SGLT2 inhibitor ipragliflozin exerts antihyperglycemic effects via the blood glucose-dependent increase in urinary glucose excretion in type 2 diabetic mice.

Abstract This study investigated the antihyperglycemic effects of the sodium-glucose cotransporter 2 (SGLT2) inhibitor ipragliflozin via the blood glucose-dependent increase in urinary glucose excretion in KK/Ay type 2 diabetic mice. In oral glucose tolerance tests (glucose load: 1, 2, or 4 g/kg) in 24-h-fasted mice, blood glucose levels increased in a glucose-loading dose-dependent manner. Oral administration of ipragliflozin (1 mg/kg) significantly inhibited the increase in blood glucose concomitant with urinary glucose excretion. To investigate the effects of ipragliflozin under low blood glucose conditions, blood glucose level and urinary glucose excretion were examined under fasting conditions in diabetic mice that had prefasted for 0, 6, 12, 18, or 24 h.
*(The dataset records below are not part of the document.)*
This is an optimization exercise on Yosys and OpenROAD, whose aim is small area, not a production implementation. The RTL was checked by simulation tests, not by an equivalence proof against the original design. Power figures rest on the tool's default switching activity, not on a simulated workload.

==> design/flow/design.v <==
`timescale 1ns/1ns
package nipcb_pkg;
	localparam int DATA_WIDTH = 32;
	localparam int MAG_W = 16;
	localparam int CH_COUNT = 4;
endpackage
`timescale 1ns/1ns
`timescale 1ns/1ns
`timescale 1ns/1ns
`timescale 1ns/1ns
module nipcb_top #(
	parameter int unsigned ADDR_BASE = 0
) (
	input logic HCLK,
	input logic HRESETn,
	input logic HSEL,
	input logic [7:0] HADDR,
	input logic [1:0] HTRANS,
	input logic [2:0] HSIZE,
	input logic HWRITE,
	input logic [31:0] HWDATA,
	input logic HREADY,
	output logic [31:0] HRDATA,
	output logic HREADYOUT,
	output logic HRESP,
	output logic [19:0] stim_out
);
	logic accept;
	logic bad;
	logic [3:0] strb;
	logic dp_read;
	logic dp_write;
	logic err_first;
	logic err_second;
	logic [3:0] dp_idx;
	logic [3:0] dp_strb;
	logic [31:0] addr_ext;
	logic [31:0] offset;
	logic [3:0] idx;
	logic in_range;
	assign accept = HSEL && HTRANS[1] && HREADY;
	assign addr_ext = 32'(HADDR);
	assign offset = addr_ext - ADDR_BASE;
	assign idx = offset[5:2];
	assign in_range = (addr_ext >= ADDR_BASE) && (addr_ext < ADDR_BASE + 44);
	assign bad = !in_range || HSIZE[2] || (HSIZE[1] && HSIZE[0]) || (HWRITE && idx == 4'd1);
	always_comb begin
		case (HSIZE[1:0])
			2'b00: strb = 4'b0001 << HADDR[1:0];
			2'b01: strb = HADDR[1] ? 4'b1100 : 4'b0011;
			default: strb = 4'b1111;
		endcase
	end
	always_ff @(posedge HCLK) begin
		if (!HRESETn) begin
			dp_read <= 1'b0;
			dp_write <= 1'b0;
			err_first <= 1'b0;
			err_second <= 1'b0;
		end else begin
			dp_read <= accept && !bad && !HWRITE;
			dp_write <= accept && !bad && HWRITE;
			err_first <= accept && bad;
			err_second <= err_first;
		end
	end
	always_ff @(posedge HCLK) begin
		dp_idx <= idx;
		dp_strb <= strb;
	end
	assign HREADYOUT = !err_first;
	assign HRESP = err_first || err_second;
	logic conf;
	logic [1:0] ch_sel;
	logic [31:0] cyc_high, cyc_low, cyc_delay, cyc_stall, cyc_count;
	logic [15:0] mag_high, mag_low;
	logic [31:0] wdata;
	logic [3:0] lane;
	logic sel_conf, sel_ch, sel_high, sel_low, sel_delay, sel_stall, sel_count;
	logic sel_magh, sel_magl, sel_trig;
	assign wdata = HRESETn ? HWDATA : 32'd0;
	assign lane = HRESETn ? (dp_write ? dp_strb : 4'b0000) : 4'b1111;
	assign sel_trig = dp_idx == 4'd0;
	assign sel_conf = dp_idx == 4'd2;
	assign sel_ch = dp_idx == 4'd3;
	assign sel_high = dp_idx == 4'd4;
	assign sel_low = dp_idx == 4'd5;
	assign sel_delay = dp_idx == 4'd6;
	assign sel_stall = dp_idx == 4'd7;
	assign sel_count = dp_idx[3] && dp_idx[1:0] == 2'd0;
	assign sel_magh = dp_idx[3] && dp_idx[1:0] == 2'd1;
	assign sel_magl = dp_idx[3] && dp_idx[1];
	always_ff @(posedge HCLK) begin
		if (lane[0] && (sel_conf || !HRESETn)) conf <= wdata[0];
		if (lane[0] && (sel_ch || !HRESETn)) ch_sel <= wdata[1:0];
		for (int b = 0; b < 4; b++) begin
			if (lane[b] && (sel_high || !HRESETn)) cyc_high[b*8 +: 8] <= wdata[b*8 +: 8];
			if (lane[b] && (sel_low || !HRESETn)) cyc_low[b*8 +: 8] <= wdata[b*8 +: 8];
			if (lane[b] && (sel_delay || !HRESETn)) cyc_delay[b*8 +: 8] <= wdata[b*8 +: 8];
			if (lane[b] && (sel_stall || !HRESETn)) cyc_stall[b*8 +: 8] <= wdata[b*8 +: 8];
			if (lane[b] && (sel_count || !HRESETn)) cyc_count[b*8 +: 8] <= wdata[b*8 +: 8];
		end
		for (int b = 0; b < 2; b++) begin
			if (lane[b] && (sel_magh || !HRESETn)) mag_high[b*8 +: 8] <= wdata[b*8 +: 8];
			if (lane[b] && (sel_magl || !HRESETn)) mag_low[b*8 +: 8] <= wdata[b*8 +: 8];
		end
	end
	localparam logic [2:0] ST_IDLE = 3'b000;
	localparam logic [2:0] ST_DELAY = 3'b001;
	localparam logic [2:0] ST_STALL = 3'b011;
	localparam logic [2:0] ST_HIGH = 3'b110;
	localparam logic [2:0] ST_LOW = 3'b100;
	logic [2:0] state;
	logic running;
	logic stim_start;
	logic [31:0] cnt;
	logic [31:0] pulses;
	logic cnt_last;
	logic pulse_last;
	logic [1:0] q_ch;
	logic [31:0] q_high, q_low, q_stall;
	logic [15:0] q_magh, q_magl;
	assign running = state[2] || state[0];
	always_ff @(posedge HCLK) begin
		if (!HRESETn) begin
			stim_start <= 1'b0;
		end else begin
			stim_start <= dp_write && sel_trig && dp_strb[0] && HWDATA[0] && conf && !running;
		end
	end
	always_ff @(posedge HCLK) begin
		if (!running) begin
			q_ch <= ch_sel;
			q_low <= cyc_low;
			q_stall <= cyc_stall;
			q_magh <= mag_high;
			q_magl <= mag_low;
		end
	end
	assign cnt_last = cnt[31:1] == 31'd0;
	assign pulse_last = pulses[31:1] == 31'd0;
	logic [31:0] qh_d;
	assign qh_d = running ? q_high : cyc_high;
	always_ff @(posedge HCLK) q_high <= qh_d;
	logic [31:0] dec_out;
	assign dec_out = (cnt_last ? pulses : cnt) - 1'b1;
	always_ff @(posedge HCLK) begin
		if (running && !cnt_last) begin
			cnt <= dec_out;
		end else begin
			case (state)
				ST_IDLE: cnt <= (cyc_delay != 32'd0) ? cyc_delay : qh_d;
				ST_HIGH: cnt <= q_low;
				ST_LOW: cnt <= (q_stall != 32'd0) ? q_stall : qh_d;
				default: cnt <= qh_d;
			endcase
		end
	end
	always_ff @(posedge HCLK) begin
		if (!running) begin
			pulses <= cyc_count;
		end else if (cnt_last && (state == ST_STALL || (state == ST_LOW && q_stall == 32'd0))) begin
			pulses <= dec_out;
		end
	end
	always_ff @(posedge HCLK) begin
		if (!HRESETn) begin
			state <= ST_IDLE;
		end else if (!running) begin
			if (stim_start) state <= (cyc_delay != 32'd0) ? ST_DELAY : ST_HIGH;
		end else if (cnt_last) begin
			case (state)
				ST_DELAY: state <= ST_HIGH;
				ST_HIGH: state <= ST_LOW;
				default: begin
					if (state == ST_LOW && q_stall != 32'd0) state <= ST_STALL;
					else if (pulse_last) state <= ST_IDLE;
					else state <= ST_HIGH;
				end
			endcase
		end
	end
	always_comb begin
		stim_out = 20'd0;
		if (state[2]) begin
			stim_out[19:16] = 4'b0001 << q_ch;
			stim_out[15:0] = state[1] ? q_magh : q_magl;
		end
	end
	always_comb begin
		logic rd_flags, rd_conf, rd_ch, rd_high, rd_low, rd_delay, rd_stall, rd_count, rd_magh, rd_magl;
		rd_flags = dp_read && dp_idx == 4'd1;
		rd_conf = dp_read && sel_conf;
		rd_ch = dp_read && sel_ch;
		rd_high = dp_read && sel_high;
		rd_low = dp_read && sel_low;
		rd_delay = dp_read && sel_delay;
		rd_stall = dp_read && sel_stall;
		rd_count = dp_read && sel_count;
		rd_magh = dp_read && sel_magh;
		rd_magl = dp_read && sel_magl;
		HRDATA = ({32{rd_high}} & cyc_high) | ({32{rd_low}} & cyc_low) |
			({32{rd_delay}} & cyc_delay) | ({32{rd_stall}} & cyc_stall) |
			({32{rd_count}} & cyc_count) |
			({32{rd_magh}} & {16'd0, mag_high}) | ({32{rd_magl}} & {16'd0, mag_low}) |
			({32{rd_ch}} & {30'd0, ch_sel}) | ({32{rd_conf}} & {31'd0, conf}) |
			({32{rd_flags}} & {31'd0, running});
	end
endmodule
==> design/flow/flow/run.sh <==
#!/bin/bash
# Standard ORFS layout with three changes to how the layout is made:
#  - synthesis maps the combinational logic with an area-oriented ABC script (flow/area.abc,
#    a timed deep resynthesis pass, then two rounds of rewriting and area mapping);
#    the registers, their names and cell types are those of the standard synthesis,
#  - ports are buffered with the smallest buffer,
#  - clock tree built from clkbuf_8 buffers, each driving a cluster of up to 16 registers,
#    and no dummy loads.
set -euo pipefail
work=$(pwd)
abc_script=$work/flow/area.abc

# The standard flow's synthesis script, with ABC pointed at the area script
{
	printf 'proc abc {args} {\n'
	printf '  set i [lsearch -exact $args -script]\n'
	printf '  if {$i >= 0} { lset args [expr {$i + 1}] %s }\n' "$abc_script"
	printf '  yosys abc {*}$args\n'
	printf '}\n'
	cat synth_recipe.tcl
} > area_synth.tcl

export BUFFER_PORTS_ARGS="-buffer_cell sky130_fd_sc_hd__buf_1"
export CTS_ARGS="-sink_clustering_enable -repair_clock_nets -dont_use_dummy_load -buf_list sky130_fd_sc_hd__clkbuf_8 -sink_clustering_size 16 -sink_clustering_max_diameter 100"

bash standard.sh SYNTH_SCRIPT="$work/area_synth.tcl" finish > "$work/flow.log" 2>&1
==> design/flow/flow/area.abc <==
strash
&get -n
&deepsyn -T 60
&put
balance -l; resub -K 6 -l; rewrite -l; resub -K 6 -N 2 -l; refactor -l; resub -K 8 -l; balance -l; resub -K 8 -N 2 -l; rewrite -l; resub -K 10 -l; rewrite -z -l; resub -K 10 -N 2 -l; balance -l; resub -K 12 -l; refactor -z -l; resub -K 12 -N 2 -l; rewrite -z -l; balance -l
&get -n
&st
&dch
&nf -R 1000
&put
strash
balance -l; resub -K 6 -l; rewrite -l; resub -K 6 -N 2 -l; refactor -l; resub -K 8 -l; balance -l; resub -K 8 -N 2 -l; rewrite -l; resub -K 10 -l; rewrite -z -l; resub -K 10 -N 2 -l; balance -l; resub -K 12 -l; refactor -z -l; resub -K 12 -N 2 -l; rewrite -z -l; balance -l
&get -n
&st
&dch
&nf -R 1000
&put
topo
==> design/flow/standard.sh <==
#!/bin/bash
# synth_recipe.tcl (not shown) runs the flow's synth.tcl, then flattens the netlist and writes it again
# the make line also repeats each setting of config.mk as NAME=value (left out here)
make -C /OpenROAD-flow-scripts/flow DESIGN_CONFIG=/design/flow/config.mk WORK_HOME=/design/flow/orfs CLKGATE_MAP_FILE= SYNTH_SCRIPT=/design/flow/synth_recipe.tcl "${@:-finish}"
==> design/flow/config.mk <==
export PLATFORM = sky130hd
export DESIGN_NAME = nipcb_top
export DESIGN_NICKNAME = nipcb_top
export VERILOG_FILES = /design/flow/design.v
export SDC_FILE = /design/flow/constraint.sdc
export NUM_CORES = 4
export LEC_CHECK = 0
export CAP_MARGIN = 5
export CORE_MARGIN = 2
export CORE_UTILIZATION = 50
export SLEW_MARGIN = 5
==> design/flow/constraint.sdc <==
create_clock -name core_clock -period 6.0 [get_ports {HCLK}]
set_input_delay 1.2000 -clock core_clock [delete_from_list [all_inputs] [get_ports {HCLK}]]
set_output_delay 1.2000 -clock core_clock [all_outputs]
set_load 0.01 [all_outputs]
==> PnR_summary.wiki, run 1 <==
{| class="wikitable"
! Metric !! Value
|-
| Die area || 0.03233 mm2
|-
| Maximum clock skew at final layout || 0.04981 ns
|-
| Post-synthesis instance area || 0.01545 mm2
|-
| Fraction of the yosys area taken by sequential cells || 73.52%
|-
| Floorplan core area || 0.03051 mm2
|-
| Starting utilization of the core area || 50.65%
|-
| Layout-stage area growth over the synthesis result || 9.562%
|-
| Cell at the root of the clock tree || clkbuf_8
|-
| GRT Overall Usage || 25.30%
|-
| DRC violation count after routing || 0
|-
| Detail Route Antenna Nets || 0
|-
| # Post-CTS Setup Buffers || 0
|-
| Leakage Power || 5.941 nW
|-
| Post-CTS clock slew at the launch and capture registers of the worst setup and hold paths || 0.10 ns
|-
| Hold crit path type || flip-flop to flip-flop
|-
| Met3 Wirelength || 3.321 mm
|-
| PnR Total Power || 6.823 mW
|-
| Chip Width || about 180 um
|-
| Number of placed I/O pins || 104
|-
| Fin. max-slew vios || 0
|-
| Flip-flop and latch count after synthesis || roughly 400
|-
| Worst path arrival time || between 5 and 6 ns
|-
| Worst slack, placed || 0.7858 ns
|-
| Number of antenna repair diodes || 0
|-
| Achievable clock frequency || 186.4 MHz
|-
| Syn Inst Count || 1103
|-
| Share of synthesized flip-flops with an asynchronous set or reset || 0%
|-
| Outcome || complete, no violations
|-
| Net count after synthesis || about 1200
|-
| Routability Congestion || 0.8697
|-
| Number of global-route vias before repair || approximately 10000
|-
| Time the final worst path needs with I/O delays and setup || 5.365 ns
|-
| WL met2 || between 15 and 20 mm
|-
| Clock latency at the later pin of the worst-skew pair || 0.62 ns
|-
| Xor and xnor fraction of the mapped netlist area || under 10%
|-
| Final nets || 1308
|-
| Relative max-transition margin || roughly a fifth
|-
| Clock tree from TritonCTS || done
|-
| Cell variety after synth || 36
|-
| Data required time of the critical path || 6.32 ns
|-
| Crit. End Element || flip-flop
|-
| Post-Route Utilization || 55.50%
|-
| I/O Buffers || 102
|-
| Count of instances resized after the clock tree is built || 0
|-
| Number of antenna violations at the first check in global routing || 2
|-
| Detailed placer's ending HPWL || 26.18 mm
|-
| CP Max Fanout || 3
|-
| Number of buffers on the longest clock path || 3
|-
| Worst-Margin Slew || 1.184 ns
|-
| Unrepaired setup endpoints after global routing || no
|-
| TritonCTS buffer count || 29
|-
| Clock H-tree levels || 1
|-
| Peak supply drop || between 150 and 200 uV
|-
| Highest routed layer || met4
|-
| Starting DRT DRC Count || 1302
|-
| Number of synthesized flops with an enable pin || 325
|-
| CTS sink count || 405
|-
| Final hold vios || 0
|-
| Vias || 10580
|-
| Max-cap violations || 0
|-
| Critical path startpoint category || flip-flop
|-
| Number of warnings issued by yosys || 1
|-
| Wire length of the first global-routing pass || 62.49 mm
|-
| Fin crit share || slightly below 90%
|-
| Power per cell area || 403.0 mW/mm2
|-
| Global-route congestion overflow total || 0
|-
| Compound-gate portion of the synthesized area || 12.72%
|-
| Proportion of synthesized area in mux cells || 0.06477%
|-
| Total length of routed wires || between 40 and 50 mm
|-
| Routed wire length per instance || around 25 um
|-
| Core Rows || 64
|-
| Sum of routed wire segments on met1 || roughly 18 mm
|-
| Pin count of the biggest net entering global routing || 110
|-
| Vertical extent of the die || approximately 180 um
|-
| Final worst-path setup slack || ~0.64 ns
|-
| DR vias/cell || 6.407
|-
| Avg Cell Area, Syn || 14.01 um2
|-
| Prevailing post-synth register cell || edfxtp_1
|-
| Largest family of logic cells by synthesized area || compound AO/OA/AOI/OAI gates
|-
| Final setup TNS || 0 ns
|-
| Post-synthesis adder-cell area fraction || 0.08097%
|-
| Synthesized-area fraction occupied by and/or/nand/nor cells || 11.71%
|-
| Hold buffer count at CTS || 0
|-
| Final number of setup-violating endpoints || 0
|-
| First-pass iteration count of the detailed router || 9
|-
| Classification of the worst setup path || flip-flop to flip-flop
|-
| Share of final-layout standard cells stronger than drive strength 1 || 4.861%
|}
## area by class of cell
type	count	area [um2]
repair buffers	123	541.8
well taps	396	495.5
clock buffers	29	399.1
fillers	2485	13580
inverters	11	53.80
multi-input cells	687	4080
flip-flops and latches	405	11360
## critical path: stages, from the launching register on
cell and delay [ns]:
dfxtp_1 0.34, nor4_1 0.51, nand4_1 0.26, nor2_2 0.21, mux2i_1 0.31, ha_1 0.23
and3_1 0.19, and3_1 0.25, and3_1 0.19, and3_1 0.21, nand3_1 0.13, a211oi_1 0.41
nand3_1 0.13, nor2_1 0.20, nand4_1 0.17, a211o_1 0.32, nor2_1 0.17, and4_1 0.26
and3_1 0.22, nand3_1 0.10, xnor2_1 0.20, o21ai_0 0.11
## synth_stat cells (all sizes together), types with 11 or more instances
library cell    n  area share, %
xor2           11           0.62
a222oi         39            2.5
nand2         173            4.2
nor4           31            1.3
o21ai          20           0.65
edfxtp        325             63
nor2           70            1.7
a221oi         32            1.8
a221o          17            1.1
xnor2          18            1.0
dfxtp          80             10
a22oi          35            1.7
and2           34            1.4
clkinv         11           0.27
and3           17           0.69
nand4          12           0.49
nand3          29           0.94
a21oi          81            2.6
a32oi          17           0.96
a22o           16           0.91
## per-layer routing
metal | vias up | global-route usage [%]
met5 | - | 0
li1 | 4677 | -
met1 | 5299 | 36.18
met2 | 530 | 40.25
met4 | 0 | 8.033
met3 | 72 | 3.788
## sequential cells by signal (all words and copies together), names as in the netlist, 32 cells and up
register,flops
cnt,32
q_stall,32
q_high,32
cyc_high,32
cyc_stall,32
pulses,32
q_low,32
cyc_low,32
cyc_count,32
cyc_delay,32
## final timing paths
kind          startpoint         end  slack, ns  depth (start not counted)
max              cnt[18]  pulses[30]       0.64                         21
min          cyc_low[11]   q_low[11]       0.40                          0
max reg2reg      cnt[18]  pulses[30]       0.64                         21
min reg2reg  cyc_low[11]   q_low[11]       0.40                          0
## metrics by stage
step                cells  cell area, um2  hold slack (ns)
floorplan            1103           15470           0.4076
global placement     1622           16530           0.4143
detailed placement   1622           16530           0.4242
CTS                  1651           16930           0.3944
global route         1651           16930           0.4119
finish               1651           16930           0.3995
## where the power goes
group          switching [mW]  internal [mW]  total (mW)
clock network           0.823          0.431        1.25
logic                    1.08          0.437        1.52
registers               0.289           3.76        4.05
total                    2.19           4.63        6.82
## logic make-up (layout without fill, tap and decap cells)
| logic type | after synthesis | after routing |
|---|---|---|
| buffers and inverters | 11 | 163 |
| multiplexers | 1 | 1 |
| adder cells (fa/ha/maj) | 1 | 1 |
| AND/OR/NAND/NOR | 391 | 391 |
| flip-flops | 405 | 405 |
| XOR/XNOR | 29 | 29 |
| AO/OA/AOI/OAI | 265 | 265 |
## layout by cell type (no fill, tap or decap), types with 18 or more instances in the layout
cell	count
a21oi_1	81
a221oi_1	32
a222oi_1	39
a22oi_1	35
and2_0	33
buf_1	101
buf_4	21
clkbuf_8	29
dfxtp_1	80
edfxtp_1	325
nand2_1	173
nand3_1	29
nor2_1	66
nor4_1	31
o21ai_0	19
xnor2_1	18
Ipragliflozin significantly lowered blood glucose levels in mice that had prefasted for 0, 6, or 12 h, but not 18 h or more. Blood glucose level was well correlated with ipragliflozin-induced antihyperglycemic and urinary glucose excretion effects, suggesting that these effects occur in a blood glucose-dependent manner. Thus, in a hyperglycemic state, ipragliflozin exerts a potent antihyperglycemic effect and marked increases in urinary glucose excretion; however, in a non-hyperglycemic or hypoglycemic state, the hypoglycemic effect is weak. Ipragliflozin may therefore be a useful antidiabetic agent for normalizing daily blood glucose fluctuations in type 2 diabetes.